We are not in that category.
That’s why we’re calling ours a “mindfulness Big Year.” Of course, we’re keeping an eye on bird listserves, Facebook pages, and eBird, but since we can’t usually just drop whatever we’re doing to go try and find every wild thing with feathers, we work our species goals into other aspects of our lives. Recently, we looked for a White-fronted Goose as part of our trip to get our son sized for his prom tux. The fitting was a success; the birding piece, not so much, as we discovered the reported goose was actually a domesticated bird by the name of “Blackie.” Go ahead, say it: It was a wild goose chase.
We have, however, had success elsewhere so far in 2019. We’ve seen a fair share of rare or uncommon species. That includes the famous Great Black Hawk at Deering Oaks in Portland before, sadly, it succumbed to the harsh winter conditions that it was not suited to endure. The Canvasback in Damariscotta was a pleasure to observe earlier in the winter as was the Northern Shoveler in Freeport. But there were a number of other rare birds that we did not (read: could not) “chase,” as birders describe the pursuit to try to see a particular individual.
We had just seen our first-of-the-year Eastern Phoebes and Tree Swallows when snow rolled in, morphing our excitement about the spring arrivals into concern for these insect eaters. Despite several inches of the white stuff still sticking to the ground, winter really has slid into spring, and we recently took stock of the winter birds we will likely have to wait until next November or December to try to find. While we did see a number of winter visitor icy-plumaged Iceland Gulls (including a surprise one that landed briefly in front of us at a busy intersection in Topsham), we did not see its larger winter cousin, the Glaucous Gull.
A handful of Common Redpolls graced us with their presence at our backyard bird feeder this winter, and we had a wonderful encounter with a flock of gentle, unassuming Pine Grosbeaks (both visiting from their northern Canada breeding range) but despite our high hopes, we never did find any of the big-billed, yellow Evening Grosbeaks.

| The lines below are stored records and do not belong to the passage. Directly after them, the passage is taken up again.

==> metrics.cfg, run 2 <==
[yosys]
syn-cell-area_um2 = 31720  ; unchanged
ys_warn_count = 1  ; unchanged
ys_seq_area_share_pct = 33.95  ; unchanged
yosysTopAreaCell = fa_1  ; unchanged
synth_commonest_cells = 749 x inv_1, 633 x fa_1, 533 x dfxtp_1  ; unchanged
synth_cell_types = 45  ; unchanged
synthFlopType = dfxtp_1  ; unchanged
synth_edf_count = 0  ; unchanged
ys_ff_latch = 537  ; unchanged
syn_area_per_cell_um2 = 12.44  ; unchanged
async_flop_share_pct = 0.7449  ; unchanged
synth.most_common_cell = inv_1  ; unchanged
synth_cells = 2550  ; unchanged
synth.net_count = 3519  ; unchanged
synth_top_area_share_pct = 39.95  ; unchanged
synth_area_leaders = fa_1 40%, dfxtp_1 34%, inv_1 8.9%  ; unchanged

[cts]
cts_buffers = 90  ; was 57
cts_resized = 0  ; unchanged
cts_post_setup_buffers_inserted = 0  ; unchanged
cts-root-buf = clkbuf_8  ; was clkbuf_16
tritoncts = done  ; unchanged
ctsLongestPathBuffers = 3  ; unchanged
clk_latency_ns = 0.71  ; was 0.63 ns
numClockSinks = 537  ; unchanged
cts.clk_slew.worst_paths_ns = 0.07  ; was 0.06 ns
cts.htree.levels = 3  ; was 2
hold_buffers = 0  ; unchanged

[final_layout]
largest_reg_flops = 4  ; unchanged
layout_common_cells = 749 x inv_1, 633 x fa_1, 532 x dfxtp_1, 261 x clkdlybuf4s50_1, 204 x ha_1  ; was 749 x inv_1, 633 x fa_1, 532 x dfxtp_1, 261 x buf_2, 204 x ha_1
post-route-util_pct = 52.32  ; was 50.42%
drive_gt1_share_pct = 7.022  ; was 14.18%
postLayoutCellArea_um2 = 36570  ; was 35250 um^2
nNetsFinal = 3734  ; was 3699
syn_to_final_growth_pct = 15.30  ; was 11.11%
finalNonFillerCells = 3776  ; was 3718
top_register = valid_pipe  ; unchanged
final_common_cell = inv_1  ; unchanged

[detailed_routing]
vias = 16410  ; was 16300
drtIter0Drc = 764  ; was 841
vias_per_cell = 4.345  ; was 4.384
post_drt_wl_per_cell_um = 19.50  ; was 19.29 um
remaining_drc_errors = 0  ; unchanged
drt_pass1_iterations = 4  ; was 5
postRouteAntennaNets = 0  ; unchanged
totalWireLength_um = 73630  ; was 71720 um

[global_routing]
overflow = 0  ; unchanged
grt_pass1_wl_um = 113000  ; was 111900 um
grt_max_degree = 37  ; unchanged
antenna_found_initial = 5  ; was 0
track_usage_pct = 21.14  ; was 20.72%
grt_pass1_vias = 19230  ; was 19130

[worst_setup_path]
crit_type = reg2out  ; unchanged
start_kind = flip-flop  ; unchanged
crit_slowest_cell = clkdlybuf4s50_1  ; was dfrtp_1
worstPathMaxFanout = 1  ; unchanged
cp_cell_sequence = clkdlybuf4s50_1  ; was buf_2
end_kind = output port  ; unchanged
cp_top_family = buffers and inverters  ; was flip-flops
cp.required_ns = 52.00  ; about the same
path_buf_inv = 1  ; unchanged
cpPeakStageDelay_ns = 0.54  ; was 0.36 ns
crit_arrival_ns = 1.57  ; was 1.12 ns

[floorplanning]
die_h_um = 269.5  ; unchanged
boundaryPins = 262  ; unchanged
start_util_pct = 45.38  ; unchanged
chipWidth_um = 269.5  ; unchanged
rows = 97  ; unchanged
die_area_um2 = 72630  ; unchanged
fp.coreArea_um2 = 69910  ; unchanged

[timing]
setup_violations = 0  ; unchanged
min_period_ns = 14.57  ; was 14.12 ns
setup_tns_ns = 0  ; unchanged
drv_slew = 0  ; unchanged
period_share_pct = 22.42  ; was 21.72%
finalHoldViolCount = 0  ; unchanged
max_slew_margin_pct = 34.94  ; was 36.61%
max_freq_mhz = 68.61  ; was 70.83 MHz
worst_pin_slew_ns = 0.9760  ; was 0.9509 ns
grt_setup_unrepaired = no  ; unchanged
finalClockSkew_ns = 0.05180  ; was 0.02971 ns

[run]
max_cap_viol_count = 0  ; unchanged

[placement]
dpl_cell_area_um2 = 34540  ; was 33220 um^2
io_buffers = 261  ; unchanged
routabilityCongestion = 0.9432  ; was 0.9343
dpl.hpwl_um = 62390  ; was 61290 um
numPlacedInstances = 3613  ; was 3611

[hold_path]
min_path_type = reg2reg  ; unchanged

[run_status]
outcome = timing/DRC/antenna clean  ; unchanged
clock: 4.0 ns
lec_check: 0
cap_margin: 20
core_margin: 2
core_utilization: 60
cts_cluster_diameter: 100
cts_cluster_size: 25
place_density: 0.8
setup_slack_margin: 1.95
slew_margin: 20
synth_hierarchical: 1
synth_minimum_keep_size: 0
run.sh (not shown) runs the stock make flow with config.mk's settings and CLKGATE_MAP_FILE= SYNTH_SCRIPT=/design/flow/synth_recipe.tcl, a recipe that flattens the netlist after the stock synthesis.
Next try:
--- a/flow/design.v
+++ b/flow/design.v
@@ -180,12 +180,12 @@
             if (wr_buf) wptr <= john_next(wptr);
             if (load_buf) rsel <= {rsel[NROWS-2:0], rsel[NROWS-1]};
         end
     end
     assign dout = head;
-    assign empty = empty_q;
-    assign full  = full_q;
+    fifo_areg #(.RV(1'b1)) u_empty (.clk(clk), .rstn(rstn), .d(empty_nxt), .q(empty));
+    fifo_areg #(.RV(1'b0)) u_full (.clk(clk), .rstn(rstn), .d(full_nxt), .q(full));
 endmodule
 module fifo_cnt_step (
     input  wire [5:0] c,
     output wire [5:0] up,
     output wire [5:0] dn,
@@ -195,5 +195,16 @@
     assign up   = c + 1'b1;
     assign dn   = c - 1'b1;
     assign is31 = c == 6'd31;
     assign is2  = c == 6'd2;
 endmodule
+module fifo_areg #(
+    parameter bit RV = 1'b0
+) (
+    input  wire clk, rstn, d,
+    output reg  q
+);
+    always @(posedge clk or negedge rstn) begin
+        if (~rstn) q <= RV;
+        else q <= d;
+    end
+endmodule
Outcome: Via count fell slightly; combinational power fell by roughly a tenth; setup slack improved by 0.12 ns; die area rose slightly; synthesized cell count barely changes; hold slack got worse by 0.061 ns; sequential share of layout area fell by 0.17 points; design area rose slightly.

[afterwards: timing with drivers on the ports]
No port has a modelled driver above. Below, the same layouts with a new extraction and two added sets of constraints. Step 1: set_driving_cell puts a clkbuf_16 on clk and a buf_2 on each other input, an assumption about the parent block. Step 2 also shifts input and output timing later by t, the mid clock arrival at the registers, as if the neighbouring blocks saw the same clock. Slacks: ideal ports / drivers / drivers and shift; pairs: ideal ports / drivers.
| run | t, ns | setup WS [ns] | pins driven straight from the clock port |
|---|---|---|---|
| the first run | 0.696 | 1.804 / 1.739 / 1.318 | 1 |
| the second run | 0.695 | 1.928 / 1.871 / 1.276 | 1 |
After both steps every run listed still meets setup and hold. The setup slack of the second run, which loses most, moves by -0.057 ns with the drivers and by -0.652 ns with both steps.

A few do breed here and there in Maine, though, and a friend has recently reported some in his yard, so we haven’t completely given up on that and plan to make a run next time he texts us that they’re there.

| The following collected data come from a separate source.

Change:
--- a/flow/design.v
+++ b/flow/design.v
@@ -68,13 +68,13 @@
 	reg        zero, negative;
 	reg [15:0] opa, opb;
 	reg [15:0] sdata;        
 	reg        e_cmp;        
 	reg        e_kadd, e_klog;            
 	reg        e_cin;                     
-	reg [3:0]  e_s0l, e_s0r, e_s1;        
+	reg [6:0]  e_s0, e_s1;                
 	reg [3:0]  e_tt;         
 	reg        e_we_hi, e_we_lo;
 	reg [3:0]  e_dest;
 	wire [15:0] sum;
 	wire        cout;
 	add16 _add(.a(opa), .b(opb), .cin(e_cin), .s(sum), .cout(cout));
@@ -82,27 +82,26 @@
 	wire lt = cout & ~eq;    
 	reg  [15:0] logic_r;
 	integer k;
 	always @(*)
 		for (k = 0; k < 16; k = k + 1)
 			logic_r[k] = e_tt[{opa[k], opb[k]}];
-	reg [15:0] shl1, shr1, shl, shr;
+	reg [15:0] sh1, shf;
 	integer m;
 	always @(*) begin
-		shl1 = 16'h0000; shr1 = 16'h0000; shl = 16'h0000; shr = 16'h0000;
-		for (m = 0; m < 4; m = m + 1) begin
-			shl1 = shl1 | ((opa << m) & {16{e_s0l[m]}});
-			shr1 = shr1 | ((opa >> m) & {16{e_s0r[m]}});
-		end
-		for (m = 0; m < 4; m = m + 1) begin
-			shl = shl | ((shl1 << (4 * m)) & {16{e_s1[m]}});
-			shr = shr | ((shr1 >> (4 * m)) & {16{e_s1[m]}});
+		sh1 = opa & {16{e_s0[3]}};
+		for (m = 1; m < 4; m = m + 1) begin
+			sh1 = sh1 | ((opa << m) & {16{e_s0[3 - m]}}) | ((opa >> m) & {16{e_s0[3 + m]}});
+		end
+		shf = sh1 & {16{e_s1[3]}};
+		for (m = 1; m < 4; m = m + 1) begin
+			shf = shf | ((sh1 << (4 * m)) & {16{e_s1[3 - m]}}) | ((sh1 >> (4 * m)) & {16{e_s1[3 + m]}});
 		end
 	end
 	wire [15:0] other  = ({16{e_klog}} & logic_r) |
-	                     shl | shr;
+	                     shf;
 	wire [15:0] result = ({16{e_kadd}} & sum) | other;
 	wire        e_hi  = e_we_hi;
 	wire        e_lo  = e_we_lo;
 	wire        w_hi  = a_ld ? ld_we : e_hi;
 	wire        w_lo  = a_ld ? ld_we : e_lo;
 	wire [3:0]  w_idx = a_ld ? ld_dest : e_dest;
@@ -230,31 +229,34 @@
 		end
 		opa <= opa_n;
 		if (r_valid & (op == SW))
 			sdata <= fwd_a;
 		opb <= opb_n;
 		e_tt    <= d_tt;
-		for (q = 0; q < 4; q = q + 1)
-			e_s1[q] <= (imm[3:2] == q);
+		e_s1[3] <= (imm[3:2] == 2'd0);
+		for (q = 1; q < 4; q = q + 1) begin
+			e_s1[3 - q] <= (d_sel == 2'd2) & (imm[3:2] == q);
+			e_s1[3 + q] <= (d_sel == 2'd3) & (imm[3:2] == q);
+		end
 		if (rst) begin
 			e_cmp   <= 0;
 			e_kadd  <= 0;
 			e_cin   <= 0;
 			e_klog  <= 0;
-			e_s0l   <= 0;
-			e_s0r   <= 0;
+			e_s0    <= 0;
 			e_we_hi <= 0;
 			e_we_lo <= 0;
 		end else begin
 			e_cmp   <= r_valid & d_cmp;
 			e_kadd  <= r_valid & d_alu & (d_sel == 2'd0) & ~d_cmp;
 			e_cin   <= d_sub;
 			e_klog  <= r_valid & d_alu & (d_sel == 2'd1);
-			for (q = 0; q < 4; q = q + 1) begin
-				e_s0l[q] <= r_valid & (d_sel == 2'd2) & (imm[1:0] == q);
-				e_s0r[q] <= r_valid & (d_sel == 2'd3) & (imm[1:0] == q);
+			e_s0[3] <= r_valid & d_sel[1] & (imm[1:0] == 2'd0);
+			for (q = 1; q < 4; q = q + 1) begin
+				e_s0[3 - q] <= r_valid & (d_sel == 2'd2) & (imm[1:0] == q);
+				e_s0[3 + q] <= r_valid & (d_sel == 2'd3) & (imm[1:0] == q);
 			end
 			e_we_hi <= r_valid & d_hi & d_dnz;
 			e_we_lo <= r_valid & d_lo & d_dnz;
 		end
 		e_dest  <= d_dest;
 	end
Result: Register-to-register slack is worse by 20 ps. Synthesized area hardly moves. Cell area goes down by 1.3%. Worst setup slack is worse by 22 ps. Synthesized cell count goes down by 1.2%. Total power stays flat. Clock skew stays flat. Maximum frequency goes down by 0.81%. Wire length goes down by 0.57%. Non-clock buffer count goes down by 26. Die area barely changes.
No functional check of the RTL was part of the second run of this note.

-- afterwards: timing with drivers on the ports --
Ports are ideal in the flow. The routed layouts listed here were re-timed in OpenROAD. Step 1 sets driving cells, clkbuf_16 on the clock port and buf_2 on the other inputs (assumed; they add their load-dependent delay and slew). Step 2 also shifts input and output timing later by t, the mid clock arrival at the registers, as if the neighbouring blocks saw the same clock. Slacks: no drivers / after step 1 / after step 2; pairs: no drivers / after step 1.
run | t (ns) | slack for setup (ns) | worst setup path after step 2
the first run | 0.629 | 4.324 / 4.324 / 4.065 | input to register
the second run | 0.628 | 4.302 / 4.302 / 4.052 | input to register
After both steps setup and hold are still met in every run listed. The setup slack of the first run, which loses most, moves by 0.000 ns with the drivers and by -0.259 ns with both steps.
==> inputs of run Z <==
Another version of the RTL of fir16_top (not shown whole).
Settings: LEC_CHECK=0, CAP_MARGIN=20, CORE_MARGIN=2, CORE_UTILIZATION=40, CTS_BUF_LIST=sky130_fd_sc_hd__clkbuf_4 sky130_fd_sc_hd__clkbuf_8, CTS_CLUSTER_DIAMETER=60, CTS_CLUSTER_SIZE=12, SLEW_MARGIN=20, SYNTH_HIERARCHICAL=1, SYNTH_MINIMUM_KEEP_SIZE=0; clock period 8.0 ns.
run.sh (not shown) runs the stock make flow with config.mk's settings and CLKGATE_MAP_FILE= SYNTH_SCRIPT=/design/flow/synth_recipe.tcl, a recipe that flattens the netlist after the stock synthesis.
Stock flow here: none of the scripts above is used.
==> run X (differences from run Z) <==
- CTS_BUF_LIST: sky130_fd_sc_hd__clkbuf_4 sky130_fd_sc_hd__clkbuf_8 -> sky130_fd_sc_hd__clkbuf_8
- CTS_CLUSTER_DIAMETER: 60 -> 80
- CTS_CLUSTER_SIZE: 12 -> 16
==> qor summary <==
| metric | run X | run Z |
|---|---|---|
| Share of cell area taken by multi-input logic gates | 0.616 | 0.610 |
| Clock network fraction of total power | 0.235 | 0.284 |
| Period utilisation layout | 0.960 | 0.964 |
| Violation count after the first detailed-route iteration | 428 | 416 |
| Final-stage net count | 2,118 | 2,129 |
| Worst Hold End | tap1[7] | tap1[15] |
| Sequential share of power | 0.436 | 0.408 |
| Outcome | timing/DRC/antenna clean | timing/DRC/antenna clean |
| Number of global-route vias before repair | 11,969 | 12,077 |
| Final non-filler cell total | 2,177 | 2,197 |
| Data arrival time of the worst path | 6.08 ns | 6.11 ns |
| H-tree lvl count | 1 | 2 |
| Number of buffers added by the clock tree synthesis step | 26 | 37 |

Purple Sandpiper, the only sandpiper species that winters along the Maine coast in large numbers, was a big miss until the past weekend. Saturday’s warm, sunny weather offered too good an opportunity to pass up a visit to the Rockland Breakwater with our son and his girlfriend, who had never been there before (and where we knew we had a good chance of seeing the species). Success!
We had beautiful views of the “lords and ladies” of the duck world here this winter—Harlequin Ducks—on a trip to Two Lights State Park in Cape Elizabeth back in February. A handful of Barrow’s Goldeneyes blessed us and many other birders with close-up views at the Freeport town landing this winter as well. But we were not able to lay eyes on that other Maine winter waterfowl royalty, the King Eider—one was seen briefly in Wells, too briefly for our schedule. That one will probably now have to wait until late November or December.

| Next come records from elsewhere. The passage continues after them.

From an optimization exercise on the open Yosys and OpenROAD flow, aimed at small area and a short achievable clock period; shortcuts taken in it are not production practice. Where RTL was checked, it was by simulation tests only, not by an equivalence proof against the original. No activity file was given, so power comes from the tool's default toggle rates.

Design piped_wallace_mult, start of the top module:
module piped_wallace_mult(
    input wire clock, reset,
    input wire [15:0] x, y,
    output reg [31:0] prod
);
Settings: LEC_CHECK=0, CAP_MARGIN=20, CORE_MARGIN=2, CORE_UTILIZATION=40, SETUP_SLACK_MARGIN=0.5, SLEW_MARGIN=20, SYNTH_HIERARCHICAL=1, SYNTH_MINIMUM_KEEP_SIZE=0; clock period 2.8 ns.
run.sh (not shown) runs the stock make flow with config.mk's settings and CLKGATE_MAP_FILE= SYNTH_SCRIPT=/design/flow/synth_recipe.tcl, a recipe that flattens the netlist after the stock synthesis.
Then changed:
Settings changed: CTS_BUF_LIST from default to sky130_fd_sc_hd__clkbuf_8, SETUP_SLACK_MARGIN 0.5 to 0.95.
Result: Routed wire length rises by a few percent. Power fell by a few percent. Hold slack degrades by 0.11 ns. Worst setup slack improved by 0.21 ns. Register-to-register slack improves by 0.15 ns. Clock-buffer cell count goes up by 15. Non-clock buffer count goes up by 1. Area after synthesis does not change. Critical path depth shrinks by 1. Clock skew barely changes.
Then changed:
Settings changed: CTS_BUF_LIST sky130_fd_sc_hd__clkbuf_8 to default, SETUP_SLACK_MARGIN 0.95 to 0.2.
Setup slack loses 0.21 ns.
Die area does not change.
Design area falls by 1.3%.
Maximum frequency drops by about 10%.
Cell count came out lower by 1.9%.
Total power rises by 2.4%.
Sequential cell count does not change.
Clock-buffer cell count falls by 15.
Sequential share of layout area stays flat.
Then changed:
Settings changed: SETUP_SLACK_MARGIN 0.2 to 0.7.
Effect: Area after synthesis does not change. Worst setup slack gets better by 0.053 ns. Combinational power barely changes. Routed wire length climbs by 0.40%. Count of clock-buffer cells in the layout does not change.
Then changed:
Settings changed: SETUP_SLACK_MARGIN 0.7 to 1.1.
Non-clock buffer count rises by 66.
Routed wire length rises by 9.2%.
Global-route usage rises by 0.61 points.
Hold slack is worse by 0.15 ns.
Total power rises by about 2.7%.
Sequential power rises by about 0.7%.
Synthesized area is unchanged.

piped_wallace_mult, a different RTL version from the one above (not shown whole).
For scale: about 66 I/O pins, ~13000 um^2 of cells after synthesis.
export LEC_CHECK = 0
export CAP_MARGIN = 20
export CORE_MARGIN = 2
export CORE_UTILIZATION = 40
export CTS_CLUSTER_DIAMETER = 150
export CTS_CLUSTER_SIZE = 30
export SETUP_SLACK_MARGIN = 0.95
export SLEW_MARGIN = 20
export SYNTH_HIERARCHICAL = 1
export SYNTH_MINIMUM_KEEP_SIZE = 0
export BUFFER_PORTS_ARGS = -buffer_cell sky130_fd_sc_hd__buf_1
create_clock -name core_clock -period 2.8 [get_ports {clock}]
standard.sh (not shown) runs the stock make flow with config.mk's settings and CLKGATE_MAP_FILE= SYNTH_SCRIPT=/design/flow/synth_recipe.tcl, a recipe that flattens the netlist after the stock synthesis.
==> flow/flow/run.sh <==
#!/bin/bash
# The standard layout (standard.sh, unchanged synthesis), except that the
# port buffers are plain buffers instead of delay cells. Tool output: standard.log
# here and ORFS's own logs under orfs/logs.
set -e
echo 'export BUFFER_PORTS_ARGS = -buffer_cell sky130_fd_sc_hd__buf_1' >> "$FLOW_CONFIG"
bash standard.sh > standard.log 2>&1
==> next run, changes <==
Settings changed: SETUP_SLACK_MARGIN 0.95 to 0.9.
Count of clock-buffer cells in the layout stays the same. Total power hardly moves. Wire length barely changes. Clock power hardly moves. Design area hardly moves. Final cell count stays flat.
==> next run, changes <==
Settings changed: CORE_UTILIZATION 40 to 48, SETUP_SLACK_MARGIN 0.9 to 0.95.
Outcome:
- The new run finished with timing, DRC and antenna clean
- clock power hardly moves
- cell area stays flat
- via count came out higher by 1.1%
- cell count decreases by 3.7%
- global-route usage climbs by 2.5 points
- sequential power hardly moves
- die area came out lower by about 16%
- worst hold slack improved by 0.046 ns
- sequential share of layout area goes up by 0.13 points
==> next run, changes <==
Settings changed: CORE_UTILIZATION 48 to 40, SETUP_SLACK_MARGIN 0.95 to 0.85.
Outcome: Setup slack gets worse by 0.087 ns. Clock-buffer cell count stays the same. Final area came out lower slightly. Synthesized area is unchanged. Wire length came out higher slightly. Final cell count came out higher by a few percent. Global-route usage came out lower by 2.7 points. Non-clock buffer count came out lower by 19. Power came out lower slightly. First-iteration DRC count came out lower by a quarter to a third. Sequential share of layout area hardly moves.

Setup of v19:
piped_wallace_mult, a different RTL version from the one above (not shown whole).
Size: roughly 260 flip-flops, ~0.012 mm² of cells after synthesis.
==> flow/design.v (excerpt) <==
module piped_wallace_mult(
    input wire clock, reset,
    input wire [15:0] x, y,
    output reg [31:0] prod
);
Settings: LEC_CHECK=0, ABC_CLOCK_PERIOD_IN_PS=600, CAP_MARGIN=20, CORE_MARGIN=2, CORE_UTILIZATION=40, SETUP_SLACK_MARGIN=1.1, SLEW_MARGIN=20; clock period 2.8 ns.
run.sh (not shown) runs the stock make flow with config.mk's settings and CLKGATE_MAP_FILE= SYNTH_SCRIPT=/design/flow/synth_recipe.tcl, a recipe that flattens the netlist after the stock synthesis.
Stock flow here: none of the scripts above is used.
v19 was carried through to the last stage, and its layout satisfied the timing, DRC and antenna checks.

We enjoyed the splendor of several Snowy Owls in early 2019. Some winters it can be difficult to find one. On the other hand, despite much scanning of open field edges and the tops of trees and bushes, we were not lucky enough to get even a glimpse of the very rare winter visitor owl, the Great Gray Owl. A note from a friend told us about one he’d seen that day in the Midcoast area, but a day off from the office to try to find it was a bust. No regrets—better to have gone looking for a Great Gray Owl and find it has already moved on than to never have checked and wonder if you missed an opportunity.
Now our focus is turning to the flood of spring arrivals that will soon jack up the number of species on our list (which has crept up over 90) to perhaps 150 or more. Just in the last few days we have added Northern Pintail and Green-winged Tail, and we’ve seen our first Osprey, Double-crested Cormorants, and Great Blue Heron of 2019. Other birders have reported Pine and Yellow-rumped Warblers. Yellow-bellied Sapsuckers, and Palm Warblers will be right along.
As spring continues to spring, we hope you, too, will be able take the time to enjoy the season, and, when you see a bird that holds the promise of spring and summer in Maine, that you will join us in being mindful!